LA HABANA, Cuba, diciembre, 173.203.82.38 -El temor y el aislamiento llenan cada minuto de la vida diaria de Bonifacio Ruiz Almaguer. Ya no encuentra ninguna salida. Es uno de los llamados “excluibles” y se siente como un paria.
Había salido de Cuba durante el éxodo del Mariel, el 30 de abril de 1980, siendo menor de edad, después de haber entrado, como otros miles de cubanos, en la embajada de Perú.
Tras ser procesado como refugiado en Miami, decidió irse a Houston, Texas, pero allí le resultaba difícil encontrar trabajo por su extrema juventud, y se fue a buscar empleo en una comunidad de cubanos en el campo. Sin embargo, allí tampoco tuvo mejor fortuna y se marchó a Corpus Christi, donde continuaron sus dificultades sobre todo a causa de que no hablaba inglés.
Entonces la suerte cambió para él cuando encontró a un italiano que le dio un pequeño empleo en una camioneta y lo ayudó a sacar la licencia de conducción. Estuvo allí hasta el 14 de febrero de 1982, cuando su destino volvió a cambiar, esta vez de manera drástica.
Ese día, mientras se encontraba bebiendo en un bar y, tras una discusión, un hombre le disparó sin lograr alcanzarlo. Al responder son su arma, Bonifacio le dio muerte de un balazo. Fue apresado, enjuiciado y, finalmente, lo condenaron a diez años de prisión, la máxima pena por el delito que había cometido. Tenía entonces veintidós de edad.
No había tenido ningún problema en el centro penitenciario e incluso había vencido estudios de nivel medio cuando, ocho años después, iba a ser liberado, pero las autoridades le anunciaron que sería retenido de todas maneras durante dos años más y luego, sorpresivamente, le anunciaron que sería enviado a Cuba.
De regreso en el país, fue trasladado a la prisión Combinado del Este y le dijeron que durante cinco años tendría la condición de “excluible”. Del dinero que las autoridades norteamericanas le asignaron, las autoridades cubanas solamente le entregaron cien pesos.
Lo liberaron al cabo de varios meses, pero siempre estaba bajo el control de algún oficial de policía y, a dos años de su regreso, fue condenado a dos años de prisión por “peligrosidad social”. Aunque al salir en libertad le resultaba difícil encontrar trabajo, siempre se las agenció para hallar alguno y, aun así, fue sancionado a un año de prisión domiciliaria, sin motivo.
Finalmente, ya no aspira a nada. Se pasa todo el tiempo en su casa por temor a ser sancionado de nuevo con cualquier excusa.
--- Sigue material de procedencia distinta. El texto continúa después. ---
**src/rtl/ahgs_pkg.sv**
```systemverilog
package ahgs_pkg;

	// ----------------------------------------------------------------
	// Register offsets
	// ----------------------------------------------------------------
	localparam logic [7:0] ADDR_GENERAL_CONTROL_REG  = 8'h00;
	localparam logic [7:0] ADDR_HALFBRIDGE_MODE_REG   = 8'h04;
	localparam logic [7:0] ADDR_MAXCUR   = 8'h08;
	localparam logic [7:0] ADDR_INITCUR  = 8'h0c;
	localparam logic [7:0] ADDR_PRETIME  = 8'h10;
	localparam logic [7:0] ADDR_PHASECUR = 8'h14;
	localparam logic [7:0] ADDR_TIMING   = 8'h18;
	localparam logic [7:0] ADDR_TARGET   = 8'h1c;
	localparam logic [7:0] ADDR_EFFDLY   = 8'h20;
	localparam logic [7:0] ADDR_CODES    = 8'h24;

	// ----------------------------------------------------------------
	// Field positions
	// ----------------------------------------------------------------
	localparam int GC_SEL_LSB   = 0;
	localparam int GC_FILT_BIT  = 2;
	localparam int GC_STEP_BIT  = 3;
	localparam int GC_POST_BIT  = 4;
	localparam int HM_EN_BIT    = 0;
	localparam int HM_AFW_BIT   = 1;
	localparam int HM_LS_BIT    = 2;
	localparam int CUR_LO_LSB   = 0;
	localparam int CUR_MID_LSB  = 8;
	localparam int CUR_HI_LSB   = 16;

	// ----------------------------------------------------------------
	// Values after reset and current codes
	// ----------------------------------------------------------------
	localparam logic [5:0] CODE_LOWEST  = 6'h00;
	localparam logic [5:0] CODE_TOP     = 6'h3f;
	localparam logic [5:0] RST_MAXCUR   = 6'h3f;
	localparam logic [5:0] RST_INITCUR  = 6'h10;
	localparam logic [7:0] RST_TIME     = 8'h04;
	localparam logic [5:0] RST_CHGCUR   = 6'h08;
	localparam logic [7:0] RST_TARGET   = 8'h10;
	localparam logic [7:0] CNT_ZERO     = 8'h00;
	localparam logic [7:0] CNT_FULL     = 8'hff;

	// ----------------------------------------------------------------
	// Gate drive modes and sequencer states
	// ----------------------------------------------------------------
	localparam logic [1:0] DRV_OFF    = 2'h0;
	localparam logic [1:0] DRV_SOURCE = 2'h1;
	localparam logic [1:0] DRV_SINK   = 2'h2;

	typedef enum logic [3:0] {
		ST_IDLE, ST_ON_CCP, ST_PRECHG, ST_CHG, ST_POSTCHG, ST_ON_HOLD,
		ST_SYMM, ST_PREDIS, ST_DIS, ST_OFF_FW, ST_OFF_HOLD
	} ahgs_state_t;

endpackage

```
**src/rtl/ahgs_gate_sequencer.sv**
```systemverilog
`timescale 1ns/1ns
// Function
// - Current codes adapt only when gate control select is 10 or 11.
// - Active freewheel: PWM rise starts freewheel cross-conduction, opposite gate sunk, PWM gate off.
// - After freewheel interval, PWM gate sourced with adaptive pre-charge code for pre-charge time.
// - Then charge current; turn-on delay measured; charge ends at high threshold crossing.
// - Post-charge raises code one step per cycle to maximum until filter time ends.
// - Pre-charge code stays between lowest step and maximum drive code.
// - Enable write of one loads pre-charge code with min(initial, maximum).
// - No filter: longer delay increases, shorter delay decreases pre-charge code.
// - Adaptation step is one code when step bit is 0, two when 1.
// - Filter on: change only when last two cycles agree, else unchanged.
// - Active freewheel: PWM fall delays turn-off by freewheel interval for symmetry.
// - After symmetrization, PWM gate sunk with adaptive pre-discharge code for its duration.
// - Then discharge current; turn-off delay measured; discharge ends when active interval expires.
// - Active interval starts after symmetrization; then opposite sourced if node below low threshold.
// - Enable write loads pre-discharge code min(initial, maximum); code always clamped.
// - Pre-discharge code follows turn-off delay error with the same filter option.
// - Without active freewheel the complementary switch is never turned on.
// - Without active freewheel the freewheel interval is skipped at both PWM edges; the active interval still ends discharge.
// - Low-side mapping swaps the switch roles and the two thresholds.
// - Measured turn-on and turn-off delays are readable by software.
module ahgs_gate_sequencer
	import ahgs_pkg::*;
(
	input  wire logic        mclk,
	input  wire logic        rstn,
	input  wire logic [7:0]  reg_addr,
	input  wire logic [31:0] reg_wdata,
	input  wire logic        reg_wr,
	input  wire logic        reg_rd,
	output logic      [31:0] reg_rdata,
	input  wire logic        pwm_input,
	input  wire logic        sh_above_high,
	input  wire logic        sh_below_low,
	output logic      [1:0]  hs_drive,
	output logic      [5:0]  hs_current,
	output logic      [1:0]  ls_drive,
	output logic      [5:0]  ls_current
);

	// ----------------------------------------------------------------
	// Configuration registers
	// ----------------------------------------------------------------
	logic [1:0]  gc_sel_r;
	logic        filt_r;
	logic        step_r;
	logic        post_dis_r;
	logic        pwm_en_r;
	logic        afw_r;
	logic        low_side_r;
	logic [5:0]  max_r;
	logic [5:0]  pre_init_r;
	logic [5:0]  pdis_init_r;
	logic [7:0]  pre_time_r;
	logic [7:0]  pdis_time_r;
	logic [5:0]  chg_cur_r;
	logic [5:0]  dis_cur_r;
	logic [5:0]  fw_cur_r;
	logic [7:0]  fw_ccp_r;
	logic [7:0]  act_ccp_r;
	logic [7:0]  filt_time_r;
	logic [7:0]  ton_tgt_r;
	logic [7:0]  toff_tgt_r;
	logic        en_load;

	assign en_load = reg_wr && (reg_addr == ADDR_HALFBRIDGE_MODE_REG) && reg_wdata[HM_EN_BIT];

	always_ff @(posedge mclk or negedge rstn) begin
		if (!rstn) begin
			gc_sel_r    <= 2'h0;
			filt_r      <= 1'b0;
			step_r      <= 1'b0;
			post_dis_r  <= 1'b0;
			pwm_en_r    <= 1'b0;
			afw_r       <= 1'b0;
			low_side_r  <= 1'b0;
			max_r       <= RST_MAXCUR;
			pre_init_r  <= RST_INITCUR;
			pdis_init_r <= RST_INITCUR;
			pre_time_r  <= RST_TIME;
			pdis_time_r <= RST_TIME;
			chg_cur_r   <= RST_CHGCUR;
			dis_cur_r   <= RST_CHGCUR;
			fw_cur_r    <= RST_CHGCUR;
			fw_ccp_r    <= RST_TIME;
			act_ccp_r   <= RST_TIME;
			filt_time_r <= RST_TIME;
			ton_tgt_r   <= RST_TARGET;
			toff_tgt_r  <= RST_TARGET;
		end else if (reg_wr) begin
			unique case (reg_addr)
				ADDR_GENERAL_CONTROL_REG: begin
					gc_sel_r   <= reg_wdata[GC_SEL_LSB +: 2];
					filt_r     <= reg_wdata[GC_FILT_BIT];
					step_r     <= reg_wdata[GC_STEP_BIT];
					post_dis_r <= reg_wdata[GC_POST_BIT];
				end
				ADDR_HALFBRIDGE_MODE_REG: begin
					pwm_en_r   <= reg_wdata[HM_EN_BIT];
					afw_r      <= reg_wdata[HM_AFW_BIT];
					low_side_r <= reg_wdata[HM_LS_BIT];
				end
				ADDR_MAXCUR: max_r <= reg_wdata[CUR_LO_LSB +: 6];
				ADDR_INITCUR: begin
					pre_init_r  <= reg_wdata[CUR_LO_LSB +: 6];
					pdis_init_r <= reg_wdata[CUR_MID_LSB +: 6];
				end
				ADDR_PRETIME: begin
					pre_time_r  <= reg_wdata[CUR_LO_LSB +: 8];
					pdis_time_r <= reg_wdata[CUR_MID_LSB +: 8];
				end
				ADDR_PHASECUR: begin
					chg_cur_r <= reg_wdata[CUR_LO_LSB +: 6];
					dis_cur_r <= reg_wdata[CUR_MID_LSB +: 6];
					fw_cur_r  <= reg_wdata[CUR_HI_LSB +: 6];
				end
				ADDR_TIMING: begin
					fw_ccp_r    <= reg_wdata[CUR_LO_LSB +: 8];
					act_ccp_r   <= reg_wdata[CUR_MID_LSB +: 8];
					filt_time_r <= reg_wdata[CUR_HI_LSB +: 8];
				end
				ADDR_TARGET: begin
					ton_tgt_r  <= reg_wdata[CUR_LO_LSB +: 8];
					toff_tgt_r <= reg_wdata[CUR_MID_LSB +: 8];
				end
				default: ;
			endcase
		end
	end

	// ----------------------------------------------------------------
	// Sequencer
	// ----------------------------------------------------------------
	ahgs_state_t st_r;
	ahgs_state_t st_nxt;
	logic [7:0]  tmr_r;
	logic [7:0]  tmr_nxt;
	logic [7:0]  ccp_r;
	logic [7:0]  meas_r;
	logic [7:0]  ton_eff_r;
	logic [7:0]  toff_eff_r;
	logic [5:0]  post_r;
	logic        pwm_d_r;
	logic        rise;
	logic        fall;
	logic        on_cross;
	logic        off_cross;
	logic        ton_evt;
	logic        toff_evt;
	logic        toff_seen_r;
	logic        adapt_on;

	assign rise      = pwm_input && !pwm_d_r;
	assign fall      = !pwm_input && pwm_d_r;
	assign on_cross  = low_side_r ? sh_below_low : sh_above_high;
	assign off_cross = low_side_r ? sh_above_high : sh_below_low;
	assign adapt_on  = gc_sel_r[1];
	assign ton_evt   = (st_r == ST_CHG) && on_cross;
	assign toff_evt  = (st_r == ST_PREDIS || st_r == ST_DIS) && !toff_seen_r && off_cross;

	always_comb begin
		st_nxt  = st_r;
		tmr_nxt = (tmr_r == CNT_ZERO) ? CNT_ZERO : tmr_r - 8'h01;
		if (!pwm_en_r) begin
			st_nxt = ST_IDLE;
		end else if (rise) begin
			if (afw_r) begin
				st_nxt  = ST_ON_CCP;
				tmr_nxt = fw_ccp_r;
			end else begin
				st_nxt  = (gc_sel_r == 2'h0) ? ST_CHG : ST_PRECHG;
				tmr_nxt = pre_time_r;
			end
		end else if (fall) begin
			if (afw_r) begin
				st_nxt  = ST_SYMM;
				tmr_nxt = fw_ccp_r;
			end else begin
				st_nxt  = (gc_sel_r == 2'h0) ? ST_DIS : ST_PREDIS;
				tmr_nxt = pdis_time_r;
			end
		end else begin
			unique case (st_r)
				ST_ON_CCP: if (tmr_r == CNT_ZERO) begin
					st_nxt  = (gc_sel_r == 2'h0) ? ST_CHG : ST_PRECHG;
					tmr_nxt = pre_time_r;
				end
				ST_PRECHG: if (tmr_r == CNT_ZERO) begin
					st_nxt = ST_CHG;
				end
				ST_CHG: if (on_cross) begin
					st_nxt  = post_dis_r ? ST_ON_HOLD : ST_POSTCHG;
					tmr_nxt = filt_time_r;
				end
				ST_POSTCHG: if (tmr_r == CNT_ZERO) begin
					st_nxt = ST_ON_HOLD;
				end
				ST_SYMM: if (tmr_r == CNT_ZERO) begin
					st_nxt  = (gc_sel_r == 2'h0) ? ST_DIS : ST_PREDIS;
					tmr_nxt = pdis_time_r;
				end
				ST_PREDIS: if (tmr_r == CNT_ZERO) begin
					st_nxt = ST_DIS;
				end
				ST_DIS: if (ccp_r == CNT_ZERO) begin
					st_nxt  = (afw_r && off_cross) ? ST_OFF_FW : ST_OFF_HOLD;
					tmr_nxt = filt_time_r;
				end
				ST_OFF_FW: if (tmr_r == CNT_ZERO) begin
					st_nxt = ST_OFF_HOLD;
				end
				default: ;
			endcase
		end
	end

	always_ff @(posedge mclk or negedge rstn) begin
		if (!rstn) begin
			st_r    <= ST_IDLE;
			tmr_r   <= CNT_ZERO;
			pwm_d_r <= 1'b0;
		end else begin
			st_r    <= st_nxt;
			tmr_r   <= tmr_nxt;
			pwm_d_r <= pwm_input;
		end
	end

	// Active interval runs alongside pre-discharge and discharge.
	always_ff @(posedge mclk or negedge rstn) begin
		if (!rstn) begin
			ccp_r <= CNT_ZERO;
		end else if ((st_nxt == ST_PREDIS || st_nxt == ST_DIS) && !(st_r == ST_PREDIS || st_r == ST_DIS)) begin
			ccp_r <= act_ccp_r;
		end else if (ccp_r != CNT_ZERO) begin
			ccp_r <= ccp_r - 8'h01;
		end
	end

	// Delays count from the end of the symmetric hold or freewheel interval.
	always_ff @(posedge mclk or negedge rstn) begin
		if (!rstn) begin
			meas_r      <= CNT_ZERO;
			ton_eff_r   <= CNT_ZERO;
			toff_eff_r  <= CNT_ZERO;
			toff_seen_r <= 1'b0;
		end else begin
			if ((st_nxt == ST_PRECHG || st_nxt == ST_CHG || st_nxt == ST_PREDIS || st_nxt == ST_DIS)
			    && st_nxt != st_r && !(st_r == ST_PRECHG || st_r == ST_PREDIS)) begin
				meas_r      <= CNT_ZERO;
				toff_seen_r <= 1'b0;
			end else if (meas_r != CNT_FULL) begin
				meas_r <= meas_r + 8'h01;
			end
			if (ton_evt) begin
				ton_eff_r <= meas_r;
			end
			if (toff_evt) begin
				toff_eff_r  <= meas_r;
				toff_seen_r <= 1'b1;
			end
		end
	end

	// ----------------------------------------------------------------
	// Adaptation of pre-charge and pre-discharge codes
	// ----------------------------------------------------------------
	logic [5:0] pre_r;
	logic [5:0] pdis_r;
	logic       ton_long_r;
	logic       ton_short_r;
	logic       toff_long_r;
	logic       toff_short_r;

	function automatic logic [5:0] adapt(input logic [5:0] code, input logic lng, input logic sht,
	                                     input logic plng, input logic psht, input logic [5:0] top);
		logic [6:0] sum;
		logic [5:0] res;
		logic       up;
		logic       dn;
		up  = lng && (!filt_r || plng);
		dn  = sht && (!filt_r || psht);
		res = code;
		if (up) begin
			sum = {1'b0, code} + (step_r ? 7'h02 : 7'h01);
			res = (sum > {1'b0, top}) ? top : sum[5:0];
		end else if (dn) begin
			res = (code > (step_r ? 6'h01 : 6'h00)) ? code - (step_r ? 6'h02 : 6'h01) : CODE_LOWEST;
		end
		return (res > top) ? top : res;
	endfunction

	always_ff @(posedge mclk or negedge rstn) begin
		if (!rstn) begin
			pre_r        <= CODE_LOWEST;
			pdis_r       <= CODE_LOWEST;
			ton_long_r   <= 1'b0;
			ton_short_r  <= 1'b0;
			toff_long_r  <= 1'b0;
			toff_short_r <= 1'b0;
		end else if (en_load) begin
			pre_r  <= (pre_init_r < max_r) ? pre_init_r : max_r;
			pdis_r <= (pdis_init_r < max_r) ? pdis_init_r : max_r;
		end else begin
			if (ton_evt && adapt_on) begin
				pre_r       <= adapt(pre_r, meas_r > ton_tgt_r, meas_r < ton_tgt_r, ton_long_r, ton_short_r, max_r);
				ton_long_r  <= meas_r > ton_tgt_r;
				ton_short_r <= meas_r < ton_tgt_r;
			end else if (pre_r > max_r) begin
				pre_r <= max_r;
			end
			if (toff_evt && adapt_on) begin
				pdis_r       <= adapt(pdis_r, meas_r > toff_tgt_r, meas_r < toff_tgt_r, toff_long_r,
				                      toff_short_r, max_r);
				toff_long_r  <= meas_r > toff_tgt_r;
				toff_short_r <= meas_r < toff_tgt_r;
			end else if (pdis_r > max_r) begin
				pdis_r <= max_r;
			end
		end
	end

	always_ff @(posedge mclk or negedge rstn) begin
		if (!rstn) begin
			post_r <= CODE_LOWEST;
		end else if (st_r != ST_POSTCHG) begin
			post_r <= chg_cur_r;
		end else if (post_r < max_r) begin
			post_r <= post_r + 6'h01;
		end
	end

	// ----------------------------------------------------------------
	// Gate outputs
	// ----------------------------------------------------------------
	logic [1:0] pwm_drv;
	logic [5:0] pwm_cur;
	logic [1:0] opp_drv;
	logic [5:0] opp_cur;

	always_comb begin
		pwm_drv = DRV_OFF;
		pwm_cur = CODE_LOWEST;
		opp_drv = DRV_OFF;
		opp_cur = CODE_LOWEST;
		unique case (st_r)
			ST_IDLE, ST_OFF_HOLD: pwm_drv = DRV_OFF;
			ST_ON_CCP: begin
				opp_drv = DRV_SINK;
				opp_cur = fw_cur_r;
			end
			ST_PRECHG: begin
				pwm_drv = DRV_SOURCE;
				pwm_cur = adapt_on ? pre_r : pre_init_r;
			end
			ST_CHG: begin
				pwm_drv = DRV_SOURCE;
				pwm_cur = chg_cur_r;
			end
			ST_POSTCHG: begin
				pwm_drv = DRV_SOURCE;
				pwm_cur = post_r;
			end
			ST_ON_HOLD, ST_SYMM: begin
				pwm_drv = DRV_SOURCE;
				pwm_cur = max_r;
			end
			ST_PREDIS: begin
				pwm_drv = DRV_SINK;
				pwm_cur = adapt_on ? pdis_r : pdis_init_r;
			end
			ST_DIS: begin
				pwm_drv = DRV_SINK;
				pwm_cur = dis_cur_r;
			end
			ST_OFF_FW: begin
				opp_drv = DRV_SOURCE;
				opp_cur = fw_cur_r;
			end
			default: ;
		endcase
		if (!afw_r) begin
			opp_drv = DRV_OFF;
			opp_cur = CODE_LOWEST;
		end
	end

	always_ff @(posedge mclk or negedge rstn) begin
		if (!rstn) begin
			hs_drive   <= DRV_OFF;
			hs_current <= CODE_LOWEST;
			ls_drive   <= DRV_OFF;
			ls_current <= CODE_LOWEST;
		end else begin
			hs_drive   <= low_side_r ? opp_drv : pwm_drv;
			hs_current <= low_side_r ? opp_cur : pwm_cur;
			ls_drive   <= low_side_r ? pwm_drv : opp_drv;
			ls_current <= low_side_r ? pwm_cur : opp_cur;
		end
	end

	// ----------------------------------------------------------------
	// Register read port
	// ----------------------------------------------------------------
	always_ff @(posedge mclk or negedge rstn) begin
		if (!rstn) begin
			reg_rdata <= 32'h0;
		end else if (reg_rd) begin
			unique case (reg_addr)
				ADDR_GENERAL_CONTROL_REG:  reg_rdata <= {27'h0, post_dis_r, step_r, filt_r, gc_sel_r};
				ADDR_HALFBRIDGE_MODE_REG:   reg_rdata <= {29'h0, low_side_r, afw_r, pwm_en_r};
				ADDR_MAXCUR:   reg_rdata <= {26'h0, max_r};
				ADDR_INITCUR:  reg_rdata <= {18'h0, pdis_init_r, 2'h0, pre_init_r};
				ADDR_PRETIME:  reg_rdata <= {16'h0, pdis_time_r, pre_time_r};
				ADDR_PHASECUR: reg_rdata <= {10'h0, fw_cur_r, 2'h0, dis_cur_r, 2'h0, chg_cur_r};
				ADDR_TIMING:   reg_rdata <= {8'h0, filt_time_r, act_ccp_r, fw_ccp_r};
				ADDR_TARGET:   reg_rdata <= {16'h0, toff_tgt_r, ton_tgt_r};
				ADDR_EFFDLY:   reg_rdata <= {16'h0, toff_eff_r, ton_eff_r};
				ADDR_CODES:    reg_rdata <= {18'h0, pdis_r, 2'h0, pre_r};
				default:       reg_rdata <= 32'h0;
			endcase
		end else begin
			reg_rdata <= 32'h0;
		end
	end

	// ----------------------------------------------------------------
	// Assertions
	// ----------------------------------------------------------------
	a_afw_off_opp: assert property (@(posedge mclk) disable iff (!rstn)
		!afw_r |=> (low_side_r ? hs_drive : ls_drive) == DRV_OFF)
		else $error("complementary gate driven without active freewheel");

	a_rise_to_ccp: assert property (@(posedge mclk) disable iff (!rstn)
		(pwm_en_r && rise && afw_r) |=> st_r == ST_ON_CCP ##1 (!afw_r || (low_side_r ? hs_drive : ls_drive) == DRV_SINK))
		else $error("rising edge did not start freewheel interval");

	a_rise_no_ccp: assert property (@(posedge mclk) disable iff (!rstn)
		(pwm_en_r && rise && !afw_r) |=> st_r != ST_ON_CCP)
		else $error("cross-conduction interval entered without active freewheel");

	a_fall_symm: assert property (@(posedge mclk) disable iff (!rstn)
		(pwm_en_r && fall && afw_r) |=> st_r == ST_SYMM ##1 (low_side_r ? ls_drive : hs_drive) == DRV_SOURCE)
		else $error("turn-off not held for symmetrization");

	a_post_step: assert property (@(posedge mclk) disable iff (!rstn)
		(st_r == ST_POSTCHG && $past(st_r) == ST_POSTCHG && $stable(max_r))
		|-> post_r == (($past(post_r) < max_r) ? $past(post_r) + 6'h01 : $past(post_r)))
		else $error("post-charge step wrong");

	a_load_init: assert property (@(posedge mclk) disable iff (!rstn)
		en_load |=> pre_r == (($past(pre_init_r) < $past(max_r)) ? $past(pre_init_r) : $past(max_r)))
		else $error("pre-charge code not loaded on enable");

	a_pre_clamp: assert property (@(posedge mclk) disable iff (!rstn)
		$stable(max_r) |-> (pre_r <= max_r && pdis_r <= max_r))
		else $error("current code above maximum");

	a_agc_freeze: assert property (@(posedge mclk) disable iff (!rstn)
		(!adapt_on && !en_load && pre_r <= max_r) |=> $stable(pre_r))
		else $error("code adapted while adaptation off");

	a_step_size: assert property (@(posedge mclk) disable iff (!rstn)
		(ton_evt && adapt_on && !en_load && !filt_r && meas_r > ton_tgt_r && step_r
		 && {1'b0, pre_r} + 7'h02 <= {1'b0, max_r})
		|=> pre_r == $past(pre_r) + 6'h02)
		else $error("two-step adaptation wrong");

	a_filt_hold: assert property (@(posedge mclk) disable iff (!rstn)
		(ton_evt && adapt_on && !en_load && filt_r && !(meas_r > ton_tgt_r && ton_long_r)
		 && !(meas_r < ton_tgt_r && ton_short_r) && pre_r <= max_r)
		|=> $stable(pre_r))
		else $error("filtered code changed without agreement");

	a_eff_read: assert property (@(posedge mclk) disable iff (!rstn)
		(reg_rd && reg_addr == ADDR_EFFDLY) |=> reg_rdata == {16'h0, $past(toff_eff_r), $past(ton_eff_r)})
		else $error("effective delay readout wrong");

endmodule

```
A pesar de que le gusta la bebida, tiene que limitarse mucho. Además, le han prohibido participar en los actos públicos del gobierno e incluso votar. Y en realidad ya no se siente seguro ni siquiera dentro de su casa.
A veces piensa que sería preferible seguir encarcelado en Estados Unidos que vivir aquí de esta manera. “Allá por lo menos tenía una iglesia en la prisión, y la posibilidad de estudiar, de entretenerme y alimentarme bien”, asegura. Y añade: “Aquí no puedo expresarme con ninguna libertad… ¡Y mira esto!”, exclama, abriendo el refrigerador para mostrar la carencia de provisiones.
Mientras Bonifacio carga a su mascota, un cachorro de perro salchicha que parece ser su único amigo, su madre, muy anciana, cierra la puerta del refrigerador con lástima y con temor.